The PowerBall is over 1.2 Billion now.  Do you plan to play?

I have purchased 10 tickets (with the extra dollar) to split with my PhD school office mate (who is now retired to Canada). 

Otherwise I play the Florida Lottery every draw.  I had started it shortly after it was approved in the 80s. I buy many week's worth at a time every six months or so when I visit my parents. 

At work four of us play a pool. 

What about you?  DO you pay the 'poor tax'? 
"The Emperor is not as forgiving as I am"  Darth Vader

hmaria1609

A library patron regularly plays the lottery. He buys the smaller value tickets in bulk from his favorite spot and has done well with his earnings.

mamselle

I see lotteries as a tax on the poor, who false hopes for quick gains lead them to participate beyond their resources.

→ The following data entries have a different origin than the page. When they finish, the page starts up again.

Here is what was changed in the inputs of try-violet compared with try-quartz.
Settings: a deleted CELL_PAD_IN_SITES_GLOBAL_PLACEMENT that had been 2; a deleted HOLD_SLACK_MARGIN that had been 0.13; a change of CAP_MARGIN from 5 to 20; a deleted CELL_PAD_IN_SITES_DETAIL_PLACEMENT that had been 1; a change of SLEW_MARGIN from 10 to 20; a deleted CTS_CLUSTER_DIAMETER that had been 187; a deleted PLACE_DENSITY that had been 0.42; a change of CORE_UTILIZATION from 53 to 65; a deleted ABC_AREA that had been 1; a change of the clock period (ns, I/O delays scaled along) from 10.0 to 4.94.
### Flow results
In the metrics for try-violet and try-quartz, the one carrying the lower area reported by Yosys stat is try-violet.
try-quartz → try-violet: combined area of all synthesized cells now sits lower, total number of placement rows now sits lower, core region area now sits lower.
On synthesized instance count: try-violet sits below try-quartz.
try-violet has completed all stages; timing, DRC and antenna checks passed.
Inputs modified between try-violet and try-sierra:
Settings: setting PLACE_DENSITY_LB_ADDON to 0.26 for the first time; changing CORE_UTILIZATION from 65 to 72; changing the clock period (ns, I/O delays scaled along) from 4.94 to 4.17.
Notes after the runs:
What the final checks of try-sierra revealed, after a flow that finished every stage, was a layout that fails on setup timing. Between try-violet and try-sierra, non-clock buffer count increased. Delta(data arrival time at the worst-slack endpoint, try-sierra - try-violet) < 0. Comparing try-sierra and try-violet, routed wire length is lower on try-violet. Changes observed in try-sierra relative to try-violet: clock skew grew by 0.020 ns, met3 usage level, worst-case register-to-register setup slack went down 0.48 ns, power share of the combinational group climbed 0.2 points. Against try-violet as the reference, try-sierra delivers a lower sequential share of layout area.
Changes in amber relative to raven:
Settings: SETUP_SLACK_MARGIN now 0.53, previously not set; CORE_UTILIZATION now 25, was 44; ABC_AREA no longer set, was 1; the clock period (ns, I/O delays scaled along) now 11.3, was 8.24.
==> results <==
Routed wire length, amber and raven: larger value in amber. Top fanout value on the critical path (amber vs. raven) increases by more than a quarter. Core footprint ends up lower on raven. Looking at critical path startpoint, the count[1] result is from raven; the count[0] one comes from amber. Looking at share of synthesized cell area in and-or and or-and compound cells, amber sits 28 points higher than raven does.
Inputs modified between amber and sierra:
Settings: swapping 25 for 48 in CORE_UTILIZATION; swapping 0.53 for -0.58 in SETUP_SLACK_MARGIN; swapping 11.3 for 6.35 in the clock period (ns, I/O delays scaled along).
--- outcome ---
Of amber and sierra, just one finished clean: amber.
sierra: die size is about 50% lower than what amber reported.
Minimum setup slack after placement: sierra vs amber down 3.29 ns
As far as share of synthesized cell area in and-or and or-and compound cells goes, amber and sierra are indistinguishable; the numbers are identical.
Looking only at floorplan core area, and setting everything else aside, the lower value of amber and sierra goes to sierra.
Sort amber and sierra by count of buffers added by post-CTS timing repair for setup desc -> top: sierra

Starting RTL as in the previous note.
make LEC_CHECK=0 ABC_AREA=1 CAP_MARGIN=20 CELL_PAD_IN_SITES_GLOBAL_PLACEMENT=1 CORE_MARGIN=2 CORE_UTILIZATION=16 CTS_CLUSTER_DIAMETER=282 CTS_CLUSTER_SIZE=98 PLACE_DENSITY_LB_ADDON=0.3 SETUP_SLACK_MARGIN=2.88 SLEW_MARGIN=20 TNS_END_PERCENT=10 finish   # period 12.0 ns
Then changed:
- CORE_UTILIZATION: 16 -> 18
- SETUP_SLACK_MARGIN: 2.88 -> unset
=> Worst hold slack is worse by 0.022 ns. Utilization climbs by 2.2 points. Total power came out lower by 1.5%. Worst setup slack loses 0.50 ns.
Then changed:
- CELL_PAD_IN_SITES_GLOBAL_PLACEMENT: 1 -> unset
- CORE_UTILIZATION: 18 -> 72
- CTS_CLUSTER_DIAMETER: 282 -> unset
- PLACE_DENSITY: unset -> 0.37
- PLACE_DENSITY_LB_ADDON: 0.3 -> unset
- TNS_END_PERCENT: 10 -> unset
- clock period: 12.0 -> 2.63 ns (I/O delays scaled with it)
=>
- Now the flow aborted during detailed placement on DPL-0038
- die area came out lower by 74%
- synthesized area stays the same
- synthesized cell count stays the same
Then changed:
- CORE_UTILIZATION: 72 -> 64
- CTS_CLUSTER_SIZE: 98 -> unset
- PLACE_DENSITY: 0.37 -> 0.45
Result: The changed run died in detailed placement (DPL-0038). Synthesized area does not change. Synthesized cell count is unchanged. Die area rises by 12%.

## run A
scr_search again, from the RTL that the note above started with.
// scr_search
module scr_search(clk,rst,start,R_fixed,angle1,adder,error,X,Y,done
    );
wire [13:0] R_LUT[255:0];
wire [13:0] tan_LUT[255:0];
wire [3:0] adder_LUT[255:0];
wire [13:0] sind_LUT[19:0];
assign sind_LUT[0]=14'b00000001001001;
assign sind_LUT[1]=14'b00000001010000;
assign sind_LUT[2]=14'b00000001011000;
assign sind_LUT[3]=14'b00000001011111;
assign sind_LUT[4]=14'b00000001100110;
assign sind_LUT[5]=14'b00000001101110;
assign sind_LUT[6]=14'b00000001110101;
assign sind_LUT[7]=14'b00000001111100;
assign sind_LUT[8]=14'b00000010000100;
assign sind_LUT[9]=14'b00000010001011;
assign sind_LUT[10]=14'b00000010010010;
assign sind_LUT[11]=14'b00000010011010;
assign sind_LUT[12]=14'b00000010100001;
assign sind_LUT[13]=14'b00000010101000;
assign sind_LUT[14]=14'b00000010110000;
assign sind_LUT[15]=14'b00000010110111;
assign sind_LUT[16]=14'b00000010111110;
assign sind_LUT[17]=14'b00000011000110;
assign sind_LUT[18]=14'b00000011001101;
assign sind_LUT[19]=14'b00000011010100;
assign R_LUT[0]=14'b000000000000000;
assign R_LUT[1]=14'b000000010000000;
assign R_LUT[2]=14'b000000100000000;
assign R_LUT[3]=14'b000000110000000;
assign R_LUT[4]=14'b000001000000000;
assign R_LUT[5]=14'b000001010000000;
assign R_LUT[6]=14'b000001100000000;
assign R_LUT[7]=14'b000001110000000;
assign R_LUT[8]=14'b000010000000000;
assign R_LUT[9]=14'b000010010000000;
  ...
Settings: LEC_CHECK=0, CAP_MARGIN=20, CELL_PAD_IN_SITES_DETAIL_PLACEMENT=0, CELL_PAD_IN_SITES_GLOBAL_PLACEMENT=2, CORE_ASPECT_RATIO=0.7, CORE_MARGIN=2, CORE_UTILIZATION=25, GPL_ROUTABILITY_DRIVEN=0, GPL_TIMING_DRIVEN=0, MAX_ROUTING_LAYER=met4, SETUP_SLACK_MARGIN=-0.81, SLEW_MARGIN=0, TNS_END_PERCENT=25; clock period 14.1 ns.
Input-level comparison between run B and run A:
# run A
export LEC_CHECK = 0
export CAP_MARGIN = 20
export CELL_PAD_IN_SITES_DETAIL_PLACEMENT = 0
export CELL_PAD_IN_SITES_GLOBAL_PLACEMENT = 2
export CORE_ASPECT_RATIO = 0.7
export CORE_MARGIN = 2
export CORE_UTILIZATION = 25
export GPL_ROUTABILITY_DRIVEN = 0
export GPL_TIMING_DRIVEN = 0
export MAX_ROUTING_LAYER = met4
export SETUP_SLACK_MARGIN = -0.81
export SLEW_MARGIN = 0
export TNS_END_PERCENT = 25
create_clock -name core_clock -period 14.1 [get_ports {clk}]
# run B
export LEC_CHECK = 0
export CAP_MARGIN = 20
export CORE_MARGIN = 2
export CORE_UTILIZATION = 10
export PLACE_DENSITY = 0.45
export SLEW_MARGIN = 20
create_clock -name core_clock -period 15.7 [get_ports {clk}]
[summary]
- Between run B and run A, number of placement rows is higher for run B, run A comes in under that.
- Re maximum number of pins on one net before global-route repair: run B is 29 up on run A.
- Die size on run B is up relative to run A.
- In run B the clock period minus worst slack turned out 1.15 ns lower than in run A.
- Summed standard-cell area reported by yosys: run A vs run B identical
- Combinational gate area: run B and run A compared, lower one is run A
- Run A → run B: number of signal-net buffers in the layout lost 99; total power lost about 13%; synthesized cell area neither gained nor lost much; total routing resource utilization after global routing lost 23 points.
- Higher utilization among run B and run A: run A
run 1:
// i2c_top
module i2c_top(
input clk, rst, newd, op, stretch,
input [6:0] addr,
input [7:0] din,
output [7:0] dout,
output busy,ack_err,
output done,
output sda, scl
);
Size in the first run: about 4600 cells after synthesis, ~1200 flip-flops, ~33 I/O pins, about 0.056 mm2 of cells after synthesis.
export LEC_CHECK = 0
export CAP_MARGIN = 20
export CELL_PAD_IN_SITES_GLOBAL_PLACEMENT = 0
export CORE_ASPECT_RATIO = 1.04
export CORE_MARGIN = 2
export CORE_UTILIZATION = 68
export CTS_CLUSTER_SIZE = 34
export GPL_TIMING_DRIVEN = 1
export MAX_ROUTING_LAYER = met4
export MIN_ROUTING_LAYER = met1
export PLACE_DENSITY_LB_ADDON = 0.05
export SETUP_SLACK_MARGIN = -0.0
export SLEW_MARGIN = 20
create_clock -name core_clock -period 4.19 [get_ports {clk}]
run.sh (not shown) runs the stock make flow with config.mk's settings and CLKGATE_MAP_FILE=.
Run 1: PASS, flow complete, no timing, DRC or antenna violations
Modified inputs, run 2 compared to run 1
==> flow/config.mk <==
export PLATFORM = sky130hd
export DESIGN_NAME = i2c_top
export DESIGN_NICKNAME = i2c_top
export VERILOG_FILES = /design/flow/design.v
export SDC_FILE = /design/flow/constraint.sdc
export NUM_CORES = 4
export LEC_CHECK = 0
export CAP_MARGIN = 20
export CORE_MARGIN = 2
export CORE_UTILIZATION = 70
export CTS_CLUSTER_DIAMETER = 349
export CTS_CLUSTER_SIZE = 25
export MAX_ROUTING_LAYER = met4
export PLACE_DENSITY = 0.64
export SLEW_MARGIN = 20
==> flow/constraint.sdc <==
create_clock -name core_clock -period 5.14 [get_ports {clk}]
set_input_delay 1.0280 -clock core_clock [delete_from_list [all_inputs] [get_ports {clk}]]
set_output_delay 1.0280 -clock core_clock [all_outputs]
set_load 0.01 [all_outputs]
Results
The setup slack of run 2 is larger than that of run 1.
On run 2: tally of clock buffers in the finished layout is 72 lower than what run 1 gave.
Overall power consumption: run 2 vs run 1 down 33%
Detailed-routing iteration count for the pre-antenna-repair pass ended up 2 higher on run 2 than on run 1.
Diff run 1 -> run 2 | global-route wire length before repair | down slightly
On register fraction of the total cell area, the higher figure sits with run 2, not run 1.
Compared with run 1, run 2 shows a combinational share of power that is 0.5 points higher.
### run 2 -> run 3
==> flow/config.mk <==
export PLATFORM = sky130hd
export DESIGN_NAME = i2c_top
export DESIGN_NICKNAME = i2c_top
export VERILOG_FILES = /design/flow/design.v
export SDC_FILE = /design/flow/constraint.sdc
export NUM_CORES = 4
export LEC_CHECK = 0
export ABC_AREA = 1
export CAP_MARGIN = 20
export CORE_MARGIN = 2
export CORE_UTILIZATION = 72
export SETUP_SLACK_MARGIN = 0.45
export SLEW_MARGIN = 20
==> flow/constraint.sdc <==
create_clock -name core_clock -period 2.87 [get_ports {clk}]
set_input_delay 0.5740 -clock core_clock [delete_from_list [all_inputs] [get_ports {clk}]]
set_output_delay 0.5740 -clock core_clock [all_outputs]
set_load 0.01 [all_outputs]
==> comparison <==
Run 3 went all the way through synthesis, placement and routing and the layout is clean on timing, DRC and antenna. | Yosys chip area | run 3 vs run 2 | 2.4% higher |. Run 2 → run 3: total detailed-routing wirelength down 8700 um, final critical-path setup slack down 1.07 ns. Final cell area: run 3 above run 2. Routability congestion estimate: higher on run 2. Shortest period the worst path allows, run 2 and run 3, lower one = run 3.

* * *

i2c_top again, from the RTL that the note above started with.
Design i2c_top, start of the top module:
module i2c_top(
input clk, rst, newd, op, stretch,
input [6:0] addr,
input [7:0] din,
output [7:0] dout,
output busy,ack_err,
output done,
output sda, scl
);
==> flow/config.mk <==
export PLATFORM = sky130hd
export DESIGN_NAME = i2c_top
export DESIGN_NICKNAME = i2c_top
export VERILOG_FILES = /design/flow/design.v
export SDC_FILE = /design/flow/constraint.sdc
export NUM_CORES = 4
export LEC_CHECK = 0
export ABC_AREA = 0
export CAP_MARGIN = 30
export CELL_PAD_IN_SITES_GLOBAL_PLACEMENT = 3
export CORE_ASPECT_RATIO = 1.86
export CORE_MARGIN = 2
export CORE_UTILIZATION = 70
export MIN_ROUTING_LAYER = met1
export PLACE_DENSITY_LB_ADDON = 0.1
export SETUP_SLACK_MARGIN = 1.9
export SLEW_MARGIN = 35
export TNS_END_PERCENT = 65
==> flow/constraint.sdc <==
create_clock -name core_clock -period 6.57 [get_ports {clk}]
set_input_delay 1.3140 -clock core_clock [delete_from_list [all_inputs] [get_ports {clk}]]
set_output_delay 1.3140 -clock core_clock [all_outputs]
set_load 0.01 [all_outputs]
The baseline did not get past 3_1_place_gp_skip_io, error FLW-0024.
Rerun with:
ABC_AREA = 1   (was 0)
CAP_MARGIN = 20   (was 30)
CELL_PAD_IN_SITES_GLOBAL_PLACEMENT = not set   (was 3)
CORE_ASPECT_RATIO = not set   (was 1.86)
CTS_CLUSTER_DIAMETER = 222   (was not set)
MIN_ROUTING_LAYER = not set   (was met1)
PLACE_DENSITY_LB_ADDON = not set   (was 0.1)
SETUP_SLACK_MARGIN = not set   (was 1.9)
SLEW_MARGIN = 20   (was 35)
TNS_END_PERCENT = not set   (was 65)
clock period = 6.72 ns   (was 6.57 ns; I/O delays follow)
=> Now the flow produced a clean layout; area after synthesis climbs by 2.4%; synthesized cell count climbs by 48%; die size climbs by 2.2%.
Rerun with:
ABC_AREA = not set   (was 1)
CTS_CLUSTER_DIAMETER = not set   (was 222)
CTS_CLUSTER_SIZE = 13   (was not set)
clock period = 2.87 ns   (was 6.72 ns; I/O delays follow)
The changed run finished but fails on setup timing.
Sequential power went up by 130%.
Sequential cell count does not change.
Hold slack is worse by 0.030 ns.
Critical path depth goes down by 6.
Utilization goes up by 4.8 points.
Count of clock-buffer cells in the layout is higher by 16.
Power goes up by 130%.
Wire length came out higher by 18%.
Global-route usage came out higher by 7.8 points.
Clock power grows by 140%.
Via count decreases by 5.7%.
Rerun with:
CAP_MARGIN = 0   (was 20)
CORE_UTILIZATION = 72   (was 70)
CTS_CLUSTER_DIAMETER = 378   (was not set)
PLACE_DENSITY = 0.64   (was not set)
SETUP_SLACK_MARGIN = 0.38   (was not set)
What happened:
- This time the run finished with timing, DRC and antenna clean
- non-clock buffer count rose by 69
- core utilization grows by 2.1 points
- synthesized area stays the same
- clock power went down by about 19%
- final cell count hardly moves
- combinational power stays flat
- power came out lower by 8.1%
- setup slack gets better by 0.31 ns
- die size went down by about 2.7%
Rerun with:
ABC_AREA = 1   (was not set)
CAP_MARGIN = 20   (was 0)
CTS_CLUSTER_DIAMETER = not set   (was 378)
CTS_CLUSTER_SIZE = 99   (was 13)
PLACE_DENSITY = not set   (was 0.64)
SETUP_SLACK_MARGIN = 0.86   (was 0.38)
After rerunning:
- combinational power increases by about a fifth
- synthesized cell count goes up by well over a third
- power came out higher by roughly a tenth
// BobTop
module BobTop (
	clock,
	reset,
	rx,
	runway_override,
	emergency_override,
	tx,
	framing_error,
	runway_active,
	emergency,
	receiving,
	sending
);
Settings: LEC_CHECK=0, ABC_AREA=1, CAP_MARGIN=20, CELL_PAD_IN_SITES_DETAIL_PLACEMENT=1, CELL_PAD_IN_SITES_GLOBAL_PLACEMENT=0, CORE_ASPECT_RATIO=0.88, CORE_MARGIN=2, CORE_UTILIZATION=50, CTS_CLUSTER_DIAMETER=93, GPL_ROUTABILITY_DRIVEN=0, GPL_TIMING_DRIVEN=0, PLACE_DENSITY=0.55, SETUP_SLACK_MARGIN=2.61, SLEW_MARGIN=20, TNS_END_PERCENT=100; clock period 10.8 ns.
run.sh (not shown) runs the stock make flow with config.mk's settings and CLKGATE_MAP_FILE=.
Then changed:
Settings changed: CELL_PAD_IN_SITES_DETAIL_PLACEMENT 1 to unset, CELL_PAD_IN_SITES_GLOBAL_PLACEMENT 0 to unset, CORE_ASPECT_RATIO 0.88 to unset, CORE_UTILIZATION 50 to 71, CTS_CLUSTER_DIAMETER 93 to 263, GPL_ROUTABILITY_DRIVEN 0 to unset, GPL_TIMING_DRIVEN 0 to unset, PLACE_DENSITY 0.55 to unset, PLACE_DENSITY_LB_ADDON set to 0.01, SETUP_SLACK_MARGIN 2.61 to unset, TNS_END_PERCENT 100 to unset.
Clock period 10.8 ns to 13.5 ns, I/O delays scaled along.
The new run finished with timing, DRC and antenna clean.
Sequential cell count is unchanged.
Worst hold slack improves by 6.0 ps.
Synthesized cell count stays the same.
Setup slack gains 1700 ps.
Routed wire length falls by 20%.
Global-route usage goes up by 3.6 points.
Non-clock buffer count fell by 64.
Area after synthesis is unchanged.
Final cell count came out lower by 8.0%.
Utilization went up by 21 points.
Then changed:
Settings changed: ABC_AREA 1 to unset, CORE_UTILIZATION 71 to 45, CTS_CLUSTER_DIAMETER 263 to unset, PLACE_DENSITY_LB_ADDON 0.01 to unset.
Clock period 13.5 ns to 19.1 ns, I/O delays scaled along.
What happened: Combinational power climbs by 35%; total power decreases by 12%; sequential power goes down by 23%.
Then changed:
Settings changed: CORE_UTILIZATION 45 to 27.
Clock period 19.1 ns to 17.7 ns, I/O delays scaled along.
=> Core utilization fell by 20 points. Critical path depth is unchanged. Register-to-register slack got worse by 1600 ps. Total power grows by 9.4%.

I neither play them, nor accept lottery funded grants in the arts (my state's use of them.)

The New Yorker just ran an article on this:

   https://www.newyorker.com/magazine/2022/10/24/what-weve-lost-playing-the-lottery?gclid=CjwKCAjwh4ObBhAzEiwAHzZYU3jlCgkES3r91__x-wpoBYXFwJeAlFUEr9daX9FHTUrIEra9oEXboxoCieEQAvD_BwE&gclsrc=aw.ds

They don't adequately offset school costs where they're dedicated to that, either.

They only benefit the folks who design, make, and sell the garish-looking tickets to retailers.

And I HATE getting stuck in a line at a convenience store where someone's taking 15 min. of my time picking a thousand different tickets, and making me miss my bus.

HATE it.

M.
Forsake the foolish, and live; and go in the way of understanding.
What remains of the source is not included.